Upon release of Folklore, "The Last Great American Dynasty" reached the top-20 in many countries worldwide. In the US, all of the album's 16 tracks debuted on the Billboard Hot 100 simultaneously, with the song at number 13—the fourth highest-peaking song from the album, behind "Cardigan" (number one), "The 1" (number four) and "Exile" (number six), and one of its five top-20 entries. It further debuted at number 42 on the Billboard Digital Song Sales chart. The song peaked at number 13 on both of the Canadian Hot 100 and New Zealand Top 40 Singles charts.

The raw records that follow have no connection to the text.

===== src/rtl/cal_uart_pkg.sv =====
// rtl/cal_uart_pkg.sv - shared types and constants for the calibration UART receiver
package cal_uart_pkg;

  // Packet start marker, only meaningful while hunting for a packet
  localparam logic [7:0] SYNC_BYTE = 8'hA5;

  // Coefficient kind carried in wr_addr[3]
  localparam logic KIND_OFFSET = 1'b0;
  localparam logic KIND_GAIN   = 1'b1;

  typedef enum logic [1:0] {
    RX_IDLE,
    RX_START,
    RX_DATA,
    RX_STOP
  } rx_state_t;

  typedef enum logic [2:0] {
    P_SYNC,
    P_ADDR,
    P_HI,
    P_LO,
    P_CSUM
  } pkt_state_t;

  // Packet checksum: XOR of address and both payload bytes
  function automatic logic [7:0] pkt_csum(input logic [7:0] a, input logic [7:0] h,
                                          input logic [7:0] l);
    return a ^ h ^ l;
  endfunction

endpackage


===== src/rtl/uart_rx_byte.sv =====
// rtl/uart_rx_byte.sv - line synchronizer and 8N1 byte receiver
module uart_rx_byte
  import cal_uart_pkg::*;
#(
  parameter int CLKS_PER_BIT = 12
) (
  input  logic       clk,
  input  logic       rst_n,
  input  logic       rx_i,
  output logic       byte_vld,
  output logic [7:0] byte_data,
  output logic       frame_err
);

  localparam int CNT_W = $clog2(CLKS_PER_BIT);
  localparam logic [CNT_W-1:0] HALF_BIT = CNT_W'(CLKS_PER_BIT / 2 - 1);
  localparam logic [CNT_W-1:0] FULL_BIT = CNT_W'(CLKS_PER_BIT - 1);

  logic             sync1_q, sync1_d;
  logic             sync2_q, sync2_d;
  rx_state_t        state_q, state_d;
  logic [CNT_W-1:0] bcnt_q, bcnt_d;
  logic [2:0]       bitn_q, bitn_d;
  logic [7:0]       sh_q, sh_d;
  logic             byte_vld_q, byte_vld_d;
  logic [7:0]       byte_q, byte_d;
  logic             frame_err_q, frame_err_d;
  logic             rx_s;

  assign rx_s      = sync2_q;
  assign byte_vld  = byte_vld_q;
  assign byte_data = byte_q;
  assign frame_err = frame_err_q;

  // Byte FSM: mid-bit sampling timed by a down-counter, synchronizer in front
  always_comb begin
    sync1_d     = rx_i;
    sync2_d     = sync1_q;
    state_d     = state_q;
    bcnt_d      = bcnt_q;
    bitn_d      = bitn_q;
    sh_d        = sh_q;
    byte_d      = byte_q;
    byte_vld_d  = 1'b0;
    frame_err_d = 1'b0;
    case (state_q)
      RX_IDLE: begin
        if (!rx_s) begin
          state_d = RX_START;
          bcnt_d  = HALF_BIT;
        end
      end
      RX_START: begin
        if (bcnt_q != '0) begin
          bcnt_d = bcnt_q - 1'b1;
        end else if (rx_s) begin
          // low pulse shorter than half a bit: treat as noise
          state_d = RX_IDLE;
        end else begin
          state_d = RX_DATA;
          bcnt_d  = FULL_BIT;
          bitn_d  = 3'd0;
        end
      end
      RX_DATA: begin
        if (bcnt_q != '0) begin
          bcnt_d = bcnt_q - 1'b1;
        end else begin
          sh_d   = {rx_s, sh_q[7:1]};
          bcnt_d = FULL_BIT;
          if (bitn_q == 3'd7) begin
            state_d = RX_STOP;
          end else begin
            bitn_d = bitn_q + 3'd1;
          end
        end
      end
      RX_STOP: begin
        if (bcnt_q != '0) begin
          bcnt_d = bcnt_q - 1'b1;
        end else begin
          // back to idle at mid-stop so a back-to-back start edge is not missed
          state_d = RX_IDLE;
          if (rx_s) begin
            byte_vld_d = 1'b1;
            byte_d     = sh_q;
          end else begin
            frame_err_d = 1'b1;
          end
        end
      end
      default: state_d = RX_IDLE;
    endcase
  end

  // State register; synchronizer presets to the idle-high line level
  always_ff @(posedge clk) begin
    if (!rst_n) begin
      sync1_q     <= 1'b1;
      sync2_q     <= 1'b1;
      state_q     <= RX_IDLE;
      bcnt_q      <= '0;
      bitn_q      <= 3'd0;
      sh_q        <= 8'd0;
      byte_vld_q  <= 1'b0;
      byte_q      <= 8'd0;
      frame_err_q <= 1'b0;
    end else begin
      sync1_q     <= sync1_d;
      sync2_q     <= sync2_d;
      state_q     <= state_d;
      bcnt_q      <= bcnt_d;
      bitn_q      <= bitn_d;
      sh_q        <= sh_d;
      byte_vld_q  <= byte_vld_d;
      byte_q      <= byte_d;
      frame_err_q <= frame_err_d;
    end
  end

endmodule


===== src/rtl/cal_uart_rx.sv =====
// rtl/cal_uart_rx.sv - calibration coefficient packet receiver
module cal_uart_rx
  import cal_uart_pkg::*;
#(
  parameter int W           = 16,
  parameter int CLK_HZ      = 12_000_000,
  parameter int BAUD        = 1_000_000,
  parameter int TIMEOUT_BIT = 40
) (
  input  logic         clk,
  input  logic         rst_n,
  input  logic         rx_i,
  output logic         wr_en,
  output logic [3:0]   wr_addr,
  output logic [W-1:0] wr_data,
  output logic         frame_err,
  output logic         pkt_err
);

  localparam int CLKS_PER_BIT = CLK_HZ / BAUD;
  localparam int TMO_CLKS     = TIMEOUT_BIT * CLKS_PER_BIT;
  localparam int GAP_W        = $clog2(TMO_CLKS + 1);
  localparam logic [GAP_W-1:0] GAP_MAX = GAP_W'(TMO_CLKS);

  logic       byte_vld;
  logic [7:0] byte_data;
  logic       byte_ferr;

  uart_rx_byte #(
    .CLKS_PER_BIT(CLKS_PER_BIT)
  ) u_byte (
    .clk      (clk),
    .rst_n    (rst_n),
    .rx_i     (rx_i),
    .byte_vld (byte_vld),
    .byte_data(byte_data),
    .frame_err(byte_ferr)
  );

  pkt_state_t       state_q, state_d;
  logic [7:0]       addr_q, addr_d;
  logic [7:0]       hi_q, hi_d;
  logic [7:0]       lo_q, lo_d;
  logic [GAP_W-1:0] gap_q, gap_d;
  logic             wr_en_q, wr_en_d;
  logic [3:0]       wr_addr_q, wr_addr_d;
  logic [W-1:0]     wr_data_q, wr_data_d;
  logic             frame_err_q, frame_err_d;
  logic             pkt_err_q, pkt_err_d;
  logic             timeout;
  logic             kind;

  assign wr_en     = wr_en_q;
  assign wr_addr   = wr_addr_q;
  assign wr_data   = wr_data_q;
  assign frame_err = frame_err_q;
  assign pkt_err   = pkt_err_q;

  assign timeout = (state_q != P_SYNC) && (gap_q == GAP_MAX);
  assign kind    = addr_q[3] ? KIND_GAIN : KIND_OFFSET;

  // Packet FSM and gap timer; frame error beats byte, byte beats timeout
  always_comb begin
    state_d     = state_q;
    addr_d      = addr_q;
    hi_d        = hi_q;
    lo_d        = lo_q;
    wr_addr_d   = wr_addr_q;
    wr_data_d   = wr_data_q;
    wr_en_d     = 1'b0;
    frame_err_d = 1'b0;
    pkt_err_d   = 1'b0;

    if (state_q == P_SYNC || byte_vld) begin
      gap_d = '0;
    end else if (gap_q != GAP_MAX) begin
      gap_d = gap_q + 1'b1;
    end else begin
      gap_d = gap_q;
    end

    if (byte_ferr) begin
      frame_err_d = 1'b1;
      state_d     = P_SYNC;
    end else if (byte_vld) begin
      case (state_q)
        P_SYNC: if (byte_data == SYNC_BYTE) state_d = P_ADDR;
        P_ADDR: begin
          addr_d  = byte_data;
          state_d = P_HI;
        end
        P_HI: begin
          hi_d    = byte_data;
          state_d = P_LO;
        end
        P_LO: begin
          lo_d    = byte_data;
          state_d = P_CSUM;
        end
        P_CSUM: begin
          state_d = P_SYNC;
          if (byte_data == pkt_csum(addr_q, hi_q, lo_q) && addr_q[7:4] == 4'd0) begin
            wr_en_d   = 1'b1;
            wr_addr_d = {kind, addr_q[2:0]};
            wr_data_d = W'({hi_q, lo_q});
          end else begin
            pkt_err_d = 1'b1;
          end
        end
        default: state_d = P_SYNC;
      endcase
    end else if (timeout) begin
      pkt_err_d = 1'b1;
      state_d   = P_SYNC;
    end
  end

  // Packet state and registered outputs
  always_ff @(posedge clk) begin
    if (!rst_n) begin
      state_q     <= P_SYNC;
      addr_q      <= 8'd0;
      hi_q        <= 8'd0;
      lo_q        <= 8'd0;
      gap_q       <= '0;
      wr_en_q     <= 1'b0;
      wr_addr_q   <= 4'd0;
      wr_data_q   <= '0;
      frame_err_q <= 1'b0;
      pkt_err_q   <= 1'b0;
    end else begin
      state_q     <= state_d;
      addr_q      <= addr_d;
      hi_q        <= hi_d;
      lo_q        <= lo_d;
      gap_q       <= gap_d;
      wr_en_q     <= wr_en_d;
      wr_addr_q   <= wr_addr_d;
      wr_data_q   <= wr_data_d;
      frame_err_q <= frame_err_d;
      pkt_err_q   <= pkt_err_d;
    end
  end

endmodule


===== config.mk =====
export PLATFORM = sky130hd
export DESIGN_NAME = cal_uart_rx
export DESIGN_NICKNAME = d
export VERILOG_FILES = /design/src/rtl/cal_uart_pkg.sv /design/src/rtl/uart_rx_byte.sv /design/src/rtl/cal_uart_rx.sv
export SDC_FILE = /design/constraint.sdc
export NUM_CORES = 1
export LEC_CHECK = 0
export CAP_MARGIN = 20
export CORE_UTILIZATION = 30
export CTS_BUF_LIST = sky130_fd_sc_hd__clkbuf_2 sky130_fd_sc_hd__clkbuf_4 sky130_fd_sc_hd__clkbuf_8
export DETAILED_ROUTE_END_ITERATION = 6
export PLACE_DENSITY_LB_ADDON = 0.25
export SYNTH_ARGS = -nofsm -noshare
export SYNTH_HDL_FRONTEND = slang
export SYNTH_SLANG_ARGS = --single-unit
export TNS_END_PERCENT = 30

===== constraint.sdc =====
create_clock -name clk -period 1.6 [get_ports clk]
set_input_delay 0.32 -clock clk [delete_from_list [all_inputs] [get_ports clk]]
set_output_delay 0.32 -clock clk [all_outputs]
set_load 0.01 [all_outputs]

In Australia, "The Last Great American Dynasty" debuted at number seven on the ARIA Singles Chart; along with four other tracks from Folklore that landed in the top-10, giving the album five top-10 entries in the country. The album spawned five top-10 debuts in Malaysia as well, where the song peaked at number 10 on the RIM Singles chart. On the Singapore Top 30 Digital Streaming chart, it peaked at number nine, marking the fourth top-10 entry from Folklore in the country. The song further arrived at numbers 56, 81 and 89 on Ö3 Austria Top 40, Portugal's AFP Top 200 Singles and Sweden's Sverigetopplistan, respectively.

==Credits and personnel==
Credits are adapted from the liner notes of Folklore.
- Taylor Swift – vocals, songwriting
- Aaron Dessner – production, songwriting, recording, drum programming, keyboards, percussion, piano, synthesizer, bass guitar, electric guitar, slide guitar
- Bryce Dessner – orchestration
- Rob Moose – orchestration, violin, viola
- J.T. Bates – drums
- Jonathan Low – mixing, recording
- Laura Sisk – vocal engineering
- Randy Merrill – mastering

==Charts==

Chart performance for "The Last Great American Dynasty"
| Chart (2020–2021) | Peak position |
|---|---|
| Australia (ARIA) | 7 |
| Austria (Ö3 Austria Top 40) | 56 |
| Belgium (Ultratip Bubbling Under Wallonia) | 40 |
| Canada Hot 100 (Billboard) | 13 |
| Malaysia (RIM) | 10 |
| New Zealand (Recorded Music NZ) | 13 |
| Portugal (AFP) | 81 |
| Singapore (RIAS) | 9 |
| Sweden (Sverigetopplistan) | 87 |
| UK Audio Streaming (Official Charts) | 18 |
| US Billboard Hot 100 | 13 |
| US Rolling Stone Top 100 | 6 |

== Certifications ==

Certifications for "The Last Great American Dynasty"
| Region | Certification | Certified units/sales |
| Australia (ARIA) | 2× Platinum | 140,000^{‡} |
| Brazil (Pro-Música Brasil) | Platinum | 40,000^{‡} |
| New Zealand (RMNZ) | Platinum | 30,000^{‡} |
| United Kingdom (BPI) | Gold | 400,000^{‡} |
^{‡} Sales+streaming figures based on certification alone.